Teresa se había presentado voluntaria para atender a los religiosos al igual que otros compañeros, algunos de los cuales «se echaron para atrás» porque «había miedo, desconcierto». No fue su caso, ella siguió adelante sin plantearse que podía contagiarse.
Y recalca que no se arrepiente. «Lo hice porque quise, hice lo que tenía que hacer en aquellos días, intentamos atenderles como mejor supimos y desafortunadamente tuve un accidente que no sé cómo sucedió. Si yo misma no lo sé, nadie lo puede saber, ni nadie me puede señalar», apunta.
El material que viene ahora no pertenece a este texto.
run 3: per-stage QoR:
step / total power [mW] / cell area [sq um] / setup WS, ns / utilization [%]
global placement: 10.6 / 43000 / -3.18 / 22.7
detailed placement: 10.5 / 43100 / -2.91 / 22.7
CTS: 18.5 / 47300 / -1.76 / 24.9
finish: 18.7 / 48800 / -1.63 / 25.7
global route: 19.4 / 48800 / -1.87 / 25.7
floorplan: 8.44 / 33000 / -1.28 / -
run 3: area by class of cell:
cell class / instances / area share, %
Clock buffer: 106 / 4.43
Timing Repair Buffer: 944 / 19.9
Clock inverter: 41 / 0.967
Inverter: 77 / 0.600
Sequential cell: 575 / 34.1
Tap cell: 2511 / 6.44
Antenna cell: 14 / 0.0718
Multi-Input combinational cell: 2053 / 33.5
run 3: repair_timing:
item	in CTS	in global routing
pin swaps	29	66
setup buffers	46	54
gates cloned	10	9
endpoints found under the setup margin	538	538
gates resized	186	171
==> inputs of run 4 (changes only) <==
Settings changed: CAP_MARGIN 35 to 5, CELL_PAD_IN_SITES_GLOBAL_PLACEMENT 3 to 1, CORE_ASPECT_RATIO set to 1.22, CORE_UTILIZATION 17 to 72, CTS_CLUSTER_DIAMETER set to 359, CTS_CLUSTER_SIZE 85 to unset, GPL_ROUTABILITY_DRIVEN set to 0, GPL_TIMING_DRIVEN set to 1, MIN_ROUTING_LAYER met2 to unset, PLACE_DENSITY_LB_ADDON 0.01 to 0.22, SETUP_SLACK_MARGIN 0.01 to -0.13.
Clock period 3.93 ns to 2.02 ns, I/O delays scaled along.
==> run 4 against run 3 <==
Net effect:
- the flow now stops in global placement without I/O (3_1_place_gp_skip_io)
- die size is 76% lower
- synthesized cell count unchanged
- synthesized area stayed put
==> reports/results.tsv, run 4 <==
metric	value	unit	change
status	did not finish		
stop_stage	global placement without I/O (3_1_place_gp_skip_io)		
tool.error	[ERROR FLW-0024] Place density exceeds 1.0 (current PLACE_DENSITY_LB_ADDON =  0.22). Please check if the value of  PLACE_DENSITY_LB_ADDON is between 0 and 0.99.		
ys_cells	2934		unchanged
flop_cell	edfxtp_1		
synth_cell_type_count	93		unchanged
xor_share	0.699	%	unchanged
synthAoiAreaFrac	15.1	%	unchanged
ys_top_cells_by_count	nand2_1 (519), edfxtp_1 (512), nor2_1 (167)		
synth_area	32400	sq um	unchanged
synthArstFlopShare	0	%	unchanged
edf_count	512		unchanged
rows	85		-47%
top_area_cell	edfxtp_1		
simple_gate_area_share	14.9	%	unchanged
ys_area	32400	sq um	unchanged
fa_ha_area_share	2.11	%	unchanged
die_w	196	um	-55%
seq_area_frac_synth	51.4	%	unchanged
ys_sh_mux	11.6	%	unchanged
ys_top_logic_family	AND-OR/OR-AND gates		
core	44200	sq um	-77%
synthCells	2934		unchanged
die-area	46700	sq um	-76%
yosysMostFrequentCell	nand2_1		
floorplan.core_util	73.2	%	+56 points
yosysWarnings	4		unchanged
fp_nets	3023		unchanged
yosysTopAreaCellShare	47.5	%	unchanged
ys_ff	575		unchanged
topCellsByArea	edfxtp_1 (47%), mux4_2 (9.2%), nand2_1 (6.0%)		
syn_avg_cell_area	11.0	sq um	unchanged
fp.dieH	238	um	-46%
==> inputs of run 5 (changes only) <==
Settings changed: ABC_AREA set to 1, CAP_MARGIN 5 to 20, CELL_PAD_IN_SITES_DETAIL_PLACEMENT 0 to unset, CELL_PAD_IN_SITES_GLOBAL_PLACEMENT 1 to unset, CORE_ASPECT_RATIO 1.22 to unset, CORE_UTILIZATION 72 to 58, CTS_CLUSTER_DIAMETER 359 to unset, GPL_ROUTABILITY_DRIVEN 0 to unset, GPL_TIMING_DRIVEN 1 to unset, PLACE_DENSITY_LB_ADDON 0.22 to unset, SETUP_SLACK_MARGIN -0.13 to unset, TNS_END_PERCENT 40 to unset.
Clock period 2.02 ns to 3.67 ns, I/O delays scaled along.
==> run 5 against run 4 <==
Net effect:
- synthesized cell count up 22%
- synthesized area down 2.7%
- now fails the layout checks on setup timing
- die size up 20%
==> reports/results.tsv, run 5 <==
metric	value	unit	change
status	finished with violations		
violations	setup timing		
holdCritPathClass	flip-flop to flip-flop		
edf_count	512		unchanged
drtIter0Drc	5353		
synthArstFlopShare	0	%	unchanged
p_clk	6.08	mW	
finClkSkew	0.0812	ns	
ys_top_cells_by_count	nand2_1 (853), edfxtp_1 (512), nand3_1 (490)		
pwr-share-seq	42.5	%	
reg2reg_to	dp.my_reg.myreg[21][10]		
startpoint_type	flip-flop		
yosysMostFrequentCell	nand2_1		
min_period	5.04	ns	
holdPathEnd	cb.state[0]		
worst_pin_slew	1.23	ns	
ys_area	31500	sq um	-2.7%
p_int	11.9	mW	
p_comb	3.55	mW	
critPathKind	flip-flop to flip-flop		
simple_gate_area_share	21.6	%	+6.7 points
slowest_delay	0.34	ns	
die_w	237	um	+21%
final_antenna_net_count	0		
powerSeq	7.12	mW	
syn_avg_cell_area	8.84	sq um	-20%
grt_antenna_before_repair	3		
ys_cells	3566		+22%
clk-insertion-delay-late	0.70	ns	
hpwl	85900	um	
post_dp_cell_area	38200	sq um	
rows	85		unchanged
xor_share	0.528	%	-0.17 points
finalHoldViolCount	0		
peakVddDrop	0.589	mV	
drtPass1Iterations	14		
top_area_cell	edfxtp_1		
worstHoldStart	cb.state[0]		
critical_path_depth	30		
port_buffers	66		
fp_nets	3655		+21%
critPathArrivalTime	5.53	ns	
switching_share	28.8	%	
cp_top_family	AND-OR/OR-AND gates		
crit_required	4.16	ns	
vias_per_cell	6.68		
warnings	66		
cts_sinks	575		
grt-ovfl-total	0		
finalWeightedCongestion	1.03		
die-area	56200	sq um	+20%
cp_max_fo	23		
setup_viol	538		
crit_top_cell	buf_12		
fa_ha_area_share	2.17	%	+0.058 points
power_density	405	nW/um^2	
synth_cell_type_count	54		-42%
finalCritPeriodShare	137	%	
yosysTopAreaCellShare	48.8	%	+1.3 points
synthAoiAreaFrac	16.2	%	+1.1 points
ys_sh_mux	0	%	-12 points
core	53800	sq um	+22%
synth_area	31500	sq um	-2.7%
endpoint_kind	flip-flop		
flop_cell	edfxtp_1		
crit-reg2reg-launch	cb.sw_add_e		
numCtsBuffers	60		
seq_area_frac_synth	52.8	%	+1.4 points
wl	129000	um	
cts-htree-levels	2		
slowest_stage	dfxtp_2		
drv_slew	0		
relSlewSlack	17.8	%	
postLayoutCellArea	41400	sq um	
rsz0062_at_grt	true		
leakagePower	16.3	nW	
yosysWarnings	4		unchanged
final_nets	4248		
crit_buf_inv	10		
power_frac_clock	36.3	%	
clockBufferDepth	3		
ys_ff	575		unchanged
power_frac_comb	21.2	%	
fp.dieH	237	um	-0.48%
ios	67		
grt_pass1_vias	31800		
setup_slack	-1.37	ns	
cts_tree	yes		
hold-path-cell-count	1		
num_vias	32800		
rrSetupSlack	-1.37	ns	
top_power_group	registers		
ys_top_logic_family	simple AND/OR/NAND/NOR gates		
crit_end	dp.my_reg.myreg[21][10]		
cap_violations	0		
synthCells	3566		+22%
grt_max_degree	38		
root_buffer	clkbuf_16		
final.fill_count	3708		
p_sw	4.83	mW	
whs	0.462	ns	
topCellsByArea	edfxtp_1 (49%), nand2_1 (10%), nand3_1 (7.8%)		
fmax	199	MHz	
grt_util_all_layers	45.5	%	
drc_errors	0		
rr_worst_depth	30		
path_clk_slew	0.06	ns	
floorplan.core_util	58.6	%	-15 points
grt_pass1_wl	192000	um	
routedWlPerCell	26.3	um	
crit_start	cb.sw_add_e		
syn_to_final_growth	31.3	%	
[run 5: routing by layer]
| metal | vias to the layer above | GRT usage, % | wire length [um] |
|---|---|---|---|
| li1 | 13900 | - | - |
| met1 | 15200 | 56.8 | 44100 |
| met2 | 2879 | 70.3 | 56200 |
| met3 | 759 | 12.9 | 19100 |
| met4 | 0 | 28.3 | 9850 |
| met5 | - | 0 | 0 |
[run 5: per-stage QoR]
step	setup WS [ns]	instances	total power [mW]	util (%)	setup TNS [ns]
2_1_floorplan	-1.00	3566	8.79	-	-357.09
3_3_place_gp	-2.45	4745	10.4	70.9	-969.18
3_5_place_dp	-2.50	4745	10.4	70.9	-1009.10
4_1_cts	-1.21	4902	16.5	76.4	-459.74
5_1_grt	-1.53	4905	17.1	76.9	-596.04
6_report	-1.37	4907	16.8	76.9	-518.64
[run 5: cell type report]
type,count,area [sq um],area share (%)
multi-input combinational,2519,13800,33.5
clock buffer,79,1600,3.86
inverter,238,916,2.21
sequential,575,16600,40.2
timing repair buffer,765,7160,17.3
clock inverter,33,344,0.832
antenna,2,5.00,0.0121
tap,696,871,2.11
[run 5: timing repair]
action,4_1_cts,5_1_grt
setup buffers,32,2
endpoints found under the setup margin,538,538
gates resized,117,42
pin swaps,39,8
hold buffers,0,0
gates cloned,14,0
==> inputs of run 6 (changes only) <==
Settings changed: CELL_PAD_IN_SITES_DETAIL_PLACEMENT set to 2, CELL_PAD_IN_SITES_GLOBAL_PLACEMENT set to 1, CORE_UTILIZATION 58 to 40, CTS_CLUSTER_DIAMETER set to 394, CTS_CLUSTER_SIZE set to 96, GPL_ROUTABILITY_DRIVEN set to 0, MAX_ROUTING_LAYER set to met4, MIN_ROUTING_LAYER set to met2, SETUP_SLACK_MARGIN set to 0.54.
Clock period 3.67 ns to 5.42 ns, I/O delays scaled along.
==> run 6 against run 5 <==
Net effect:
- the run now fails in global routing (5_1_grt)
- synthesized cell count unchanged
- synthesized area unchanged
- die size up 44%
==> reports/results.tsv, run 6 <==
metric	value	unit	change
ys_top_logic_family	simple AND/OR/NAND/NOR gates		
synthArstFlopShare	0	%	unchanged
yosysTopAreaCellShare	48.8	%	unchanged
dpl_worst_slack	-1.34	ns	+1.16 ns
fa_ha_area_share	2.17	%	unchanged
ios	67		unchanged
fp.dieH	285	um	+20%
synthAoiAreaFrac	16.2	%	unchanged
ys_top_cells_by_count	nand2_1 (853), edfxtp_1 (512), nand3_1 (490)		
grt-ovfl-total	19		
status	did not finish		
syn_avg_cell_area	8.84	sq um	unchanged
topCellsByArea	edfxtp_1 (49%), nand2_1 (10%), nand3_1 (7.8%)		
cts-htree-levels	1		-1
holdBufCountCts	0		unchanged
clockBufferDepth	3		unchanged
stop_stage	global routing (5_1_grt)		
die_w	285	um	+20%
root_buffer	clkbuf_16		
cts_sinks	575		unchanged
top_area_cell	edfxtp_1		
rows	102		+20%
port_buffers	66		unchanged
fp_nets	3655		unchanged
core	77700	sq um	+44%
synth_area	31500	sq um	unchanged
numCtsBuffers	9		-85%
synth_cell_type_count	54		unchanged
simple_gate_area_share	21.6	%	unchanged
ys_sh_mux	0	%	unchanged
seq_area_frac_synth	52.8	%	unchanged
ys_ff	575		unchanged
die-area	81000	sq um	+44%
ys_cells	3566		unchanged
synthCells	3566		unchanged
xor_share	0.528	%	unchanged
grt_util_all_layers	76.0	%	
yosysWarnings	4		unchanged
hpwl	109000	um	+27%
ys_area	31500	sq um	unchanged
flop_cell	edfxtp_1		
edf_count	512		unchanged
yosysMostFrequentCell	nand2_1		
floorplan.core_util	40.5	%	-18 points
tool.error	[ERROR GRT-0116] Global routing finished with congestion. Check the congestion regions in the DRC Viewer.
--- design.v ---
module apb_fifo (
    input  wire                   clk,         
    input  wire                   rst,         
    input  wire                   psel,        
    input  wire [3:0]            paddr,       
    input  wire [31:0]            pwdata,      
    input  wire                   penable,     
    input  wire                   pwrite,      
    output reg  [31:0]            prdata,      
    output reg                    pready       
);
parameter DEPTH = 16;   
parameter idle = 0, check_op = 1, write_data = 2, read_data =3,send_ready = 4;
reg [2:0] state;
reg [3:0] addr ;
 reg [31:0] wdata,rdata;
  reg [31:0] mem [0:15];
reg [3:0] wr_ptr;    
reg [3:0] rd_ptr;    
reg [4:0] count;     
reg [1:0] cwait;
always @(posedge clk or negedge rst) begin
    if (rst == 0) begin
        for(int i = 0; i<16;i++)
        begin
        mem[i] <= 0;
        end
        wr_ptr <= 0;
        rd_ptr <= 0;
        count <= 0;
        pready <= 0;
        state   <= idle;
        pready <= 0;
        prdata <= 0;
        addr   <= 0;
        wdata  <= 0;
        rdata  <= 0;
        cwait  <= 0;
    end else begin
        case(state)
        idle:
        begin
            wr_ptr <= 0;
            rd_ptr <= 0;
            count <= 0;
            pready <= 0;
            prdata <= 0;
            addr   <= 0;
            wdata  <= 0;
            rdata  <= 0;
            cwait  <= 0;
            state <= check_op;
        end
        check_op:
        begin
         if (penable && psel && pwrite && count != 15)
         begin 
            state   <= write_data;
            addr    <= paddr;
            wdata   <= pwdata;
         end
         else if (penable && psel && !pwrite && count != 0)
         begin
            state  <= read_data;
            addr   <= paddr;
         end
         else 
            state  <= check_op;
        end
        write_data:
        begin
            mem[addr] <= wdata;
            if(cwait < 2)
            begin
              state <= write_data;
              cwait <= cwait + 1;
            end
            else
            begin
               cwait <= 0;
               pready <= 1'b1;
               state <= send_ready;
               wr_ptr <= wr_ptr + 1;
               count  <= count  + 1;
            end
        end
        read_data : begin
            rdata <= mem[addr];
            if(cwait < 2)
            begin
              state <= read_data;
              cwait <= cwait + 1;
            end
            else
            begin
               cwait <= 0;
               state <= send_ready;
               pready <= 1'b1;
               prdata <= rdata;
               rd_ptr <= rd_ptr + 1;
               count  <= count  - 1;
            end
        end
        send_ready: begin
           state  <= check_op;
           pready <= 1'b0;    
         end
     endcase
     end
   end  
endmodule
==> flow/run.sh <==
#!/bin/bash
# the make line also repeats each setting of config.mk as NAME=value (left out here)
make -C /OpenROAD-flow-scripts/flow DESIGN_CONFIG=/design/flow/config.mk WORK_HOME=/design/flow/orfs CLKGATE_MAP_FILE= finish
==> flow/config.mk <==
export PLATFORM = sky130hd
export DESIGN_NAME = mem_ram
export DESIGN_NICKNAME = mem_ram
export VERILOG_FILES = /design/flow/design.v
export SDC_FILE = /design/flow/constraint.sdc
export NUM_CORES = 4
export LEC_CHECK = 0
export CAP_MARGIN = 0
export CORE_MARGIN = 2
export CORE_UTILIZATION = 69
export CTS_CLUSTER_SIZE = 50
export HOLD_SLACK_MARGIN = -0.08
export PLACE_DENSITY = 0.64
export SLEW_MARGIN = 35
==> flow/constraint.sdc <==
create_clock -name core_clock -period 6.67 [get_ports {clk}]
set_input_delay 1.3340 -clock core_clock [delete_from_list [all_inputs] [get_ports {clk}]]
set_output_delay 1.3340 -clock core_clock [all_outputs]
set_load 0.01 [all_outputs]
### design/flow/config.mk
export PLATFORM = sky130hd
export DESIGN_NAME = apb_wrapper
export DESIGN_NICKNAME = apb_wrapper
export VERILOG_FILES = /design/flow/design.v
export SDC_FILE = /design/flow/constraint.sdc
export NUM_CORES = 4
export LEC_CHECK = 0
export CAP_MARGIN = 20
export CORE_MARGIN = 2
export CORE_UTILIZATION = 70
export CTS_CLUSTER_DIAMETER = 391
export PLACE_DENSITY = 0.95
export SETUP_SLACK_MARGIN = 0.82
export SLEW_MARGIN = 20
### design/flow/constraint.sdc
create_clock -name core_clock -period 2.75 [get_ports {pclk}]
set_input_delay 0.5500 -clock core_clock [delete_from_list [all_inputs] [get_ports {pclk}]]
set_output_delay 0.5500 -clock core_clock [all_outputs]
set_load 0.01 [all_outputs]
### design/flow/design.v
`timescale 1ns / 1ps
module apb_master#(parameter addr_width =5 , data_width = 16) (
    input bit pclk,                   
    input bit preset_n,               
    input logic pready,               
    input logic transfer,             
    input logic [data_width - 1 : 0] prdata,  
    input logic [addr_width - 1 : 0] apb_paddr,  
    input logic [data_width - 1 : 0] apb_pwdata,  
    input logic apb_control,          
    output logic [addr_width - 1 : 0] paddr,  
    output logic pselx,               
    output bit penable,               
    output logic pwrite,              
    output logic [data_width - 1 : 0] pwdata,  
    output logic [data_width / 8 - 1 : 0] pstrb,  
    output logic [data_width - 1 : 0] apb_prdata  
);
localparam logic [2:0] idle   = 3'b001;  
localparam logic [2:0] setup  = 3'b010;  
localparam logic [2:0] access = 3'b100;  
logic [2:0] present_state, next_state;   
logic [data_width - 1 : 0] temp_apb_prdata;
always_ff @(posedge pclk, negedge preset_n) begin
    if (!preset_n)
        present_state <= idle;       
    else
        present_state <= next_state;  
end
always_comb begin
    case (present_state)
        idle: begin
            if (transfer) begin
                next_state = setup;
            end else begin
                next_state = idle;
            end
        end
        setup: begin
            if (transfer) begin 
                next_state = access;
            end else begin
                next_state = idle;
            end
        end
        access: begin
            if (pready == 'b1) begin
                next_state = idle;
            end else begin
                next_state = access;  
            end
        end
        default: next_state = idle;   
    endcase
end
always_comb begin
    case (present_state)
        idle: begin
            pselx   = 'b0;   
            penable = 'b0;   
        end
        setup: begin
            pselx   = 'b1;   
            penable = 'b0;   
        end
        access: begin
            pselx   = 'b1;   
            penable = 'b1;   
        end
        default: begin
            pselx   = 'b0;
            penable = 'b0;
        end
    endcase
end           
always_comb begin
    if ((present_state == setup) || (present_state == access)) begin
        paddr = apb_paddr;  
        if (apb_control) begin  
            pwdata = apb_pwdata;
        end else begin  
            pwdata = 'b0;
        end
    end else begin  
        paddr = 'b0;
        pwdata = 'b0;
    end
end
always_ff @(posedge pclk, negedge preset_n) begin
    if (!preset_n) begin
        temp_apb_prdata <= '0;
    end else if (pready && !apb_control) begin
        temp_apb_prdata <= prdata;
    end
end
always_comb begin
    if (pwrite && pselx && penable) begin
        pstrb = {data_width / 8 {1'b1}};
    end else begin
        pstrb = 'b0;  
    end
end
assign pwrite = apb_control;
assign apb_prdata=temp_apb_prdata;
endmodule
==> inputs of 01-02 <==
==> flow/design.v <==
`timescale 1ns / 1ps
module Filter(
  	input clk,
	input rst,
	input en,
	input [3:0] addr,
	output reg [8:0] out
    );
reg signed [8:0] sobel_val;
always @(*) begin
	case(addr)
		4'd1, 4'd3, 4'd5, 4'd7: sobel_val = -9'sd1;
		4'd4: sobel_val = 9'sd4;
		default: sobel_val = 9'sd0;
	endcase
end
always@(posedge clk) begin
		if(rst) begin
			out <= 0;
		end
		if(en) begin
			out <= sobel_val;
		end
	end
endmodule
== job 3926 ==
// alu16
module alu16(clk, rst, a, b, ctrl, res, R15);
	input clk, rst;
	input [15:0] a, b;
	input [3:0] ctrl;
	output reg [15:0] res;
	output reg [15:0] R15;
	wire [15:0] alu_res, alu_R15;
	wire res_we, R15_we;
	ALU u_alu(.a(a), .b(b), .ctrl(ctrl), .res(alu_res), .R15(alu_R15), .res_we(res_we), .R15_we(R15_we));
	always @(posedge clk, negedge rst) begin
		if (~rst) begin
			res <= 16'h0000;
			R15 <= 16'h0000;
		end
		else begin
			if (res_we)
				res <= alu_res;
			if (R15_we)
				R15 <= alu_R15;
		end
	end
endmodule
Size in the first run: about 3400 cells after synthesis, ~0.022 sq mm of cells after synthesis.
make LEC_CHECK=0 ABC_AREA=1 CAP_MARGIN=20 CELL_PAD_IN_SITES_DETAIL_PLACEMENT=1 CELL_PAD_IN_SITES_GLOBAL_PLACEMENT=2 CORE_ASPECT_RATIO=0.65 CORE_MARGIN=2 CORE_UTILIZATION=72 CTS_CLUSTER_SIZE=88 GPL_TIMING_DRIVEN=1 PLACE_DENSITY_LB_ADDON=0.01 SETUP_SLACK_MARGIN=0.99 SLEW_MARGIN=20 finish   # period 40.0 ns
run.sh (not shown) runs the stock make flow with config.mk's settings and CLKGATE_MAP_FILE=.
Job 3926 | ERROR | 3_1_place_gp_skip_io
--- input diff job 3926..job 2881 ---
# job 3926
export LEC_CHECK = 0
export ABC_AREA = 1
export CAP_MARGIN = 20
export CELL_PAD_IN_SITES_DETAIL_PLACEMENT = 1
export CELL_PAD_IN_SITES_GLOBAL_PLACEMENT = 2
export CORE_ASPECT_RATIO = 0.65
export CORE_MARGIN = 2
export CORE_UTILIZATION = 72
export CTS_CLUSTER_SIZE = 88
export GPL_TIMING_DRIVEN = 1
export PLACE_DENSITY_LB_ADDON = 0.01
export SETUP_SLACK_MARGIN = 0.99
export SLEW_MARGIN = 20
create_clock -name core_clock -period 40.0 [get_ports {clk}]
# job 2881
export LEC_CHECK = 0
export ABC_AREA = 1
export CAP_MARGIN = 20
export CORE_MARGIN = 2
export CORE_UTILIZATION = 57
export GPL_TIMING_DRIVEN = 1
export SETUP_SLACK_MARGIN = 0.99
export SLEW_MARGIN = 20
create_clock -name core_clock -period 40.0 [get_ports {clk}]
- Job 2881 closes out successfully: all stages finished, all timing, DRC and antenna checks passed.
- Compared with job 3926, in job 2881 die size rose by 26%, starting utilization of the core area fell by 15 points, adder and majority gate portion of the synthesized area stayed essentially flat.
### job 2881 -> job 8048
# job 2881
export LEC_CHECK = 0
export ABC_AREA = 1
export CAP_MARGIN = 20
export CORE_MARGIN = 2
export CORE_UTILIZATION = 57
export GPL_TIMING_DRIVEN = 1
export SETUP_SLACK_MARGIN = 0.99
export SLEW_MARGIN = 20
create_clock -name core_clock -period 40.0 [get_ports {clk}]
# job 8048
export LEC_CHECK = 0
export CAP_MARGIN = 20
export CORE_MARGIN = 2
export CORE_UTILIZATION = 71
export CTS_CLUSTER_DIAMETER = 28
export CTS_CLUSTER_SIZE = 15
export PLACE_DENSITY_LB_ADDON = 0.27
export SETUP_SLACK_MARGIN = 5.0
export SLEW_MARGIN = 20
create_clock -name core_clock -period 40.0 [get_ports {clk}]
Findings:
Status(job 8048) = ERROR, stage = 5_1_grt
| area share of xor/xnor cells in the synthesized design | job 8048 vs job 2881 | 3.1 points higher |
There was hardly any difference in portion of the post-synthesis area used by sequential elements between job 8048 and job 2881.
Relative to job 2881, final estimated routing congestion in global placement has increased by 11% in job 8048.
Sort job 2881 and job 8048 by cell count after placement asc -> top: job 8048
From job 2881 to job 8048 the numbers moved as follows: cell area after technology mapping saw little to no change, final HPWL from detailed placement saw an increase, width of the die saw a decrease.
Relative to job 8048, the following input files were edited for job 3127:
# job 8048
export LEC_CHECK = 0
export CAP_MARGIN = 20
export CORE_MARGIN = 2
export CORE_UTILIZATION = 71
export CTS_CLUSTER_DIAMETER = 28
export CTS_CLUSTER_SIZE = 15
export PLACE_DENSITY_LB_ADDON = 0.27
export SETUP_SLACK_MARGIN = 5.0
export SLEW_MARGIN = 20
create_clock -name core_clock -period 40.0 [get_ports {clk}]
# job 3127
export LEC_CHECK = 0
export CAP_MARGIN = 20
export CORE_MARGIN = 2
export CORE_UTILIZATION = 65
export CTS_CLUSTER_DIAMETER = 28
export SETUP_SLACK_MARGIN = 5.0
export SLEW_MARGIN = 20
create_clock -name core_clock -period 40.0 [get_ports {clk}]
==> comparison <==
Going from job 8048 to job 3127, number of rows in the core area grows by 3. There was hardly any difference in synthesized cell count between job 8048 and job 3127. NOTE: total die area in job 3127 exceeds that of job 8048. Of job 8048 and job 3127, just one finished clean: job 3127. Job 8048 | ERROR | 5_1_grt. Job 3127 -> job 8048: post-synthesis instance area delta 0, exact match. Compare job 3127 and job 8048 | quantity of gates resized following cts lower: job 3127. Changes observed in job 3127 relative to job 8048: yosys synthesis chip area has remained practically unchanged; post-CTS repair timing setup buffer count has decreased.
Admite que recordar no es fácil 

 

«No son buenos recuerdos, no el contagio, no la enfermedad, sino el trato recibido; ha sido mi losa».
Impacto mediático. Durante los 30 días que permaneció hospitalizada, 25 de los cuales estuvo aislada, no le permitieron tener teléfono ni ver la televisión, por lo que no fue consciente del impacto mediático que su caso generó (fue portada de periódicos y abrió informativos). Lo pudo comprobar al abandonar el hospital. «La presión fue tremenda, que me preguntaran, que me conociera gente que no sabía quiénes eran», relata.
Durante mucho tiempo no cogía el teléfono, no quería hablar con nadie: «Veía que lo que se estaba contando no era lo que yo estaba viviendo. Y pensaba ¿para qué voy a hablar? Me parecía absurdo».
Ahora, Romero lamenta que no le hayan llamado para preguntarle cómo está. «Nadie de la Administración, que esté en los despachos. En cinco años, silencio absoluto».